15 Case: The Tangible Effects of Racial Capitalism in United States Social Structuring

In order to interrogate mass incarceration’s links to racial oppression, we can look to the fictional stories of two incarcerated Black men. Yaa Gyasi dedicates a chapter in her novel Homegoing to H, a formerly enslaved man who is incarcerated for looking at a white woman, and James Baldwin’s novel If Beale Street Could Talk details protagonist Tish’s fight to free her fiance, Fonny, who has been wrongfully imprisoned for a rape he didn’t commited. Each of these literary works can be treated as a case study of the U.S. prison system’s criminalization of populations based on race–in order to analyze each story further, we must first examine some key pieces of evidence.

When looking for instances of racial capitalism, one should look no further than wealth disparities in America. According to OXFAM America (2020), the average wealth of all white Americans in 2016 was approximately $933,700, while Black Americans had an average wealth of $138,200 and Latine Americans an average of $191,200. Based on median wealth for the same year, Black household had only 10 cents for every dollar of white households. In fact, the 400 richest white Ameicans families have more wealth than the entire Black community (8). These inequalities have only worsened with time. Although white American were 60% of the U.S. population in 2020, they owned 92% of corporate shares. Black Americans, who make up 13% of the population, and Latine Americans, who represent 18%, each owned only 1.6% of corporate shares (9). The COVID 19 pandemic has only exacerbated racial wealth disparities, disproportionately affecting working Black and Latine families (5).

In addition to keeping people of color in poverty, racial capitalism maintains its hierarchy through criminalization. The United States leads the world in incarceration rates, and much of this incarceration is racially motivated. In her study on the relationship between American poverty and crime, Ehrenreich (2011) writes, “…by far the most reliable way to be criminalized by poverty is to have the wrong skin color” (6). Ehrenreich describes how Americans of color, and specifically Black Americans, are denied resources by both economic systems and the state, kept in cycles of poverty, and then criminalized for that poverty. “Flick a cigarette and you’re ‘littering’; wear the wrong color T-shirt and you’re displaying gang allegiance. Just strolling around in a dodgy neighborhood can mark you as a potential suspect. And don’t get grumpy about it or you could be ‘resisting arrest,’” (Ehrenreich 2011: 6).
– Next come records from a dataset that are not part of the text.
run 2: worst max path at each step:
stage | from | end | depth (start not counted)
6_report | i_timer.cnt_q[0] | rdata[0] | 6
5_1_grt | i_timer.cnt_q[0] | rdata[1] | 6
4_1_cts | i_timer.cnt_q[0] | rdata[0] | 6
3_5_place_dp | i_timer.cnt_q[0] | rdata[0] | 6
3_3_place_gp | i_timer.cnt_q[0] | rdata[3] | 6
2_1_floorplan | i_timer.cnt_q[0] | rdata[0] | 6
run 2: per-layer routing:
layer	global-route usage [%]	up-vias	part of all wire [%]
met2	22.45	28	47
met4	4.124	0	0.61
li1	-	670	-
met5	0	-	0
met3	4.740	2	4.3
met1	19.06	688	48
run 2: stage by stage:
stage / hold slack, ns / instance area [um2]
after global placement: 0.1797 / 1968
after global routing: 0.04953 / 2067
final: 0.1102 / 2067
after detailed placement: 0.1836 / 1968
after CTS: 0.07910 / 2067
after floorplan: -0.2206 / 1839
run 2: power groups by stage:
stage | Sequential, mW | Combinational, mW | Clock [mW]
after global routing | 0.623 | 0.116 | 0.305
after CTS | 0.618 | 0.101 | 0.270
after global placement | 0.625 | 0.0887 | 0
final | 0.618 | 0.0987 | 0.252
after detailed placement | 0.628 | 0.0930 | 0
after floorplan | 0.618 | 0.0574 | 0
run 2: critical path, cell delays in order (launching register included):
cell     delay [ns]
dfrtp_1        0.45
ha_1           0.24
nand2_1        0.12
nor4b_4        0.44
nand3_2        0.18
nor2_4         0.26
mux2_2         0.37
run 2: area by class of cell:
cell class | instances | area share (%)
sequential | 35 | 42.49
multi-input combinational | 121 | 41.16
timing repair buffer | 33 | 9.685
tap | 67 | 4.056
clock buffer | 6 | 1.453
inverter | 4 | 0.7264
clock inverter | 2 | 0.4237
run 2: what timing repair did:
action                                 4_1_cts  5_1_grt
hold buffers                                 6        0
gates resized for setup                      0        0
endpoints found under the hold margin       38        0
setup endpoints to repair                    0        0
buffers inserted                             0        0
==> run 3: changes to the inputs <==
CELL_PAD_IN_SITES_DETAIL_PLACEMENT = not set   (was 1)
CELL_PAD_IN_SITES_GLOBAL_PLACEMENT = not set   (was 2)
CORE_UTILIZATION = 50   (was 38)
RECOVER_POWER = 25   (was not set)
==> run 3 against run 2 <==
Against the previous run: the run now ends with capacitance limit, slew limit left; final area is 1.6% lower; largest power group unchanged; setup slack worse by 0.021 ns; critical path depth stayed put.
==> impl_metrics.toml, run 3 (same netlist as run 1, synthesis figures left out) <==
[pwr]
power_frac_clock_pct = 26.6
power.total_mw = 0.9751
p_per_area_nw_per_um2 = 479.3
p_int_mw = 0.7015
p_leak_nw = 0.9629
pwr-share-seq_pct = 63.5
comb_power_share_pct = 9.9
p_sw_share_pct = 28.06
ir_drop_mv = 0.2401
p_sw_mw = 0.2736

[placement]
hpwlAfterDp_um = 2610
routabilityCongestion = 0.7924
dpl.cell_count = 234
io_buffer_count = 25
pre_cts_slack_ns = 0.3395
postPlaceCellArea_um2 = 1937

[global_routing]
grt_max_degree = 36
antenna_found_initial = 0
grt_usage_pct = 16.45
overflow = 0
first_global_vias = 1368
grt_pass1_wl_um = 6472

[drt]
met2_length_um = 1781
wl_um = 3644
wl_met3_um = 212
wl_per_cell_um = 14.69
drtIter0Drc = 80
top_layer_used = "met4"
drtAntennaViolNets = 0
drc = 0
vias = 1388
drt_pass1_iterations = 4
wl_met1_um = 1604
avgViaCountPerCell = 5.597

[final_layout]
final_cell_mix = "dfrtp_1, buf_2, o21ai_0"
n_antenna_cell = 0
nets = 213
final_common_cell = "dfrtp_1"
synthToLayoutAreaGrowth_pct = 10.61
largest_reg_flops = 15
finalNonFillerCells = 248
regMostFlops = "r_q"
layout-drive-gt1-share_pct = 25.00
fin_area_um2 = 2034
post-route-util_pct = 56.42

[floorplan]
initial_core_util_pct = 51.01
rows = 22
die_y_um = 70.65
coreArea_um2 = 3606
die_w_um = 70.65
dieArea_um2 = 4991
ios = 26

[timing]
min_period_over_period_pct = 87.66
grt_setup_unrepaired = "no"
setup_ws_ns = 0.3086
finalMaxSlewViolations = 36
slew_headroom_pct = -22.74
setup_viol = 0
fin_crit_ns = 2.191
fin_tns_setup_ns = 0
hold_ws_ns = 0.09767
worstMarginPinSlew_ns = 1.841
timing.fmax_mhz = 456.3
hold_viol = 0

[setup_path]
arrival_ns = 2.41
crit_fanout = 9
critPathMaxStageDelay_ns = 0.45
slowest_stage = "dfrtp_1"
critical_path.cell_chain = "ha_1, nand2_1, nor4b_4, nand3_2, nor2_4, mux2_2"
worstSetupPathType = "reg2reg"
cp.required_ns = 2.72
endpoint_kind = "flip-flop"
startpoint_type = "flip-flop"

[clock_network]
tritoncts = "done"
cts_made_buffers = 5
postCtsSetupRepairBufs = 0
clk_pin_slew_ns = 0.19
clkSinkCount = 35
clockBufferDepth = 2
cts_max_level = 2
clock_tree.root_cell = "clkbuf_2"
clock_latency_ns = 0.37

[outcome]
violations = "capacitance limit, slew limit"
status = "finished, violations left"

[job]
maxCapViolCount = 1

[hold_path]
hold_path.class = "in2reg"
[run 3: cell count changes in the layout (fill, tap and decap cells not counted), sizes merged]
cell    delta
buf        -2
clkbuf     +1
`config.mk`:
```
export PLATFORM = sky130hd
export DESIGN_NAME = mm_thread_spawner
export DESIGN_NICKNAME = d
export VERILOG_FILES = /design/src/rtl/mts_pkg.sv /design/src/rtl/mts_sub_gen.sv /design/src/rtl/mts_ret_route.sv /design/src/rtl/mts_upd_merge.sv /design/src/rtl/mm_thread_spawner.sv
export SDC_FILE = /design/constraint.sdc
export NUM_CORES = 1
export LEC_CHECK = 0
export ABC_AREA = 1
export CORE_MARGIN = 2
export CORE_UTILIZATION = 32
export CTS_CLUSTER_SIZE = 14
export DETAILED_ROUTE_END_ITERATION = 8
export PLACE_DENSITY = 0.85
export SETUP_SLACK_MARGIN = 0.15
export SLEW_MARGIN = 30
export SYNTH_ARGS = -nofsm -noshare
export SYNTH_HDL_FRONTEND = slang
export SYNTH_SLANG_ARGS = --single-unit
```
`constraint.sdc`:
```
create_clock -name clk -period 6.1 [get_ports clk]
set_clock_uncertainty 0.1 [all_clocks]
set_input_delay 0.61 -clock clk [delete_from_list [all_inputs] [get_ports clk]]
set_output_delay 0.61 -clock clk [all_outputs]
set_load 0.01 [all_outputs]
```
--- src/rtl/cmd_resp_rx_pkg.sv ---
package cmd_resp_rx_pkg;

  localparam logic [2:0] FMT_NONE = 3'd0;
  localparam logic [2:0] FMT_LONG = 3'd2;

  typedef enum logic [2:0] {
    ST_IDLE,
    ST_HUNT,
    ST_SHIFT,
    ST_FLUSH,
    ST_BUSY
  } rxState_t;

  // Strobes from control to datapath
  typedef struct packed {
    logic clear;   // drop FIFO contents and partial halfword
    logic shift;   // take one bit from the command line
    logic flush;   // push the partial halfword, left-aligned
  } rxStrobe_t;

endpackage

--- src/rtl/cmd_resp_rx_ctrl.sv ---
module cmd_resp_rx_ctrl
  import cmd_resp_rx_pkg::*;
#(
  parameter int SHORT_BITS    = 48,
  parameter int LONG_BITS     = 136,
  parameter int TIMEOUT_TICKS = 64
) (
  input  logic       clk,
  input  logic       rst_n,
  input  logic       tick,
  input  logic       cmdIn,
  input  logic       issue,
  input  logic [2:0] fmtSel,
  input  logic       busyWait,
  input  logic       busyIn,
  output rxStrobe_t  strobe,
  output logic       respEnd,
  output logic       respTimeout,
  output logic       progDone
);

  localparam int BITS_W = $clog2(LONG_BITS + 1);
  localparam int HUNT_W = $clog2(TIMEOUT_TICKS + 1);
  localparam logic [HUNT_W-1:0] HUNT_LAST = HUNT_W'(TIMEOUT_TICKS - 1);

  rxState_t          state;
  logic [BITS_W-1:0] bitsLeft;
  logic [HUNT_W-1:0] huntCnt;
  logic              busyReq;
  logic [BITS_W-1:0] frameLen;

  always_comb begin
    frameLen = (fmtSel == FMT_LONG) ? BITS_W'(LONG_BITS) : BITS_W'(SHORT_BITS);
  end

  always_comb begin
    strobe.clear = issue;
    strobe.shift = !issue && tick &&
                   ((state == ST_HUNT && !cmdIn) || state == ST_SHIFT);
    strobe.flush = !issue && (state == ST_FLUSH);
  end

  always_ff @(posedge clk) begin
    if (!rst_n) begin
      state       <= ST_IDLE;
      bitsLeft    <= '0;
      huntCnt     <= '0;
      busyReq     <= 1'b0;
      respEnd     <= 1'b0;
      respTimeout <= 1'b0;
      progDone    <= 1'b0;
    end else begin
      respEnd  <= 1'b0;
      progDone <= 1'b0;
      if (issue) begin
        state       <= (fmtSel == FMT_NONE) ? ST_FLUSH : ST_HUNT;
        bitsLeft    <= frameLen;
        huntCnt     <= '0;
        busyReq     <= busyWait;
        respTimeout <= 1'b0;
      end else begin
        unique case (state)
          ST_HUNT: begin
            if (tick) begin
              if (!cmdIn) begin
                bitsLeft <= bitsLeft - 1'b1;
                state    <= ST_SHIFT;
              end else if (huntCnt == HUNT_LAST) begin
                respTimeout <= 1'b1;
                respEnd     <= 1'b1;
                state       <= ST_IDLE;
              end else begin
                huntCnt <= huntCnt + 1'b1;
              end
            end
          end
          ST_SHIFT: begin
            if (tick) begin
              bitsLeft <= bitsLeft - 1'b1;
              if (bitsLeft == BITS_W'(1)) state <= ST_FLUSH;
            end
          end
          ST_FLUSH: begin
            respEnd <= 1'b1;
            state   <= busyReq ? ST_BUSY : ST_IDLE;
          end
          ST_BUSY: begin
            if (tick && busyIn) begin
              progDone <= 1'b1;
              state    <= ST_IDLE;
            end
          end
          default: state <= ST_IDLE;
        endcase
      end
    end
  end

endmodule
The racial disparities present in mass incarceration have become even more salient in recent years. As of 2019, at least 1 in every 20 inmates is Black in eleven states. More than half the prison population of Delaware, Georgia, Illinois, Louisiana, Maryland, Michigan, Mississippi, New Jersey, North Carolina, South Carolina, and Virginia is Black. Maryland, whose state population is only a third Black, has a 72% Black prison population. The state of Oklahoma has the highest overall Black incarceration rate in the United States; one in every 15 Black men over 18 is incarcerated. At the state level, Black Americans experienced an incarceration rate that is 5.1 times higher that of whites; in the states of Iowa, Minnesota, New Jersey, Wisconsin, and Vermont the incarceration rate is 10 times higher. The incarceration rate for Latine Americans is 1.4 times higher than that of whites–disparities between white and Latine populations are especially high in the states of New York, Massachusetts, Connecticut, and Pennsylvania (Nellis 2019).

In her ethnography of Chicago’s Cook County Jail, Nicole Gonzalez Van Cleve (2020) describes the “Jim Crow–style social arrangement on the outside perimeter of the courthouse” (16)–racial inequity is built into the very layout building. Gonzalez Van Cleve points to the courthouse’s two entrances that separate the mostly Black and Brown defendants, families, witnesses, and children from the white professionals. Indeed, an overwhelming majority of the handlers of Cook County cases are white; 84% of state’s attorneys, 69% of public defenders, and 74% of trial court judges. This is in stark contrast with the racial make-up of Cook County felony defendants in 2004, 69% of which were Black (17). The seperate entrances of Chicago’s most populated jail struck Gonzalez Van Cleve as the “first clue of a double system of justice—one for people of color and the poor, and one for wealthy whites” (16). This segregation affected even the researchers of color on Van Cleve’s team, one of whom was asked if he needed help finding out where his case was by a sheriff–the researcher’s racial identity marked him as criminal in the space of the courtroom. “In contrast to the privileges extended to white researchers, blacks and Latinos—including researchers from this study—were mistaken for defendants and treated like criminals” (25).

Gonzalez Van Cleve’s research also reveals the way that prisons are systematically constructed next to majority Black and Brown populations. “The vast majority, 67.3 percent, of those admitted to the jail are young African American males between the ages of twenty-one and thirty from Chicago’s South Side and West Side—creating a perversely convenient arrangement whereby the jail is closest to its target population” (19). It is both quantitatively and qualitatively evident that the United States carceral system criminalizes populations on the basis of race.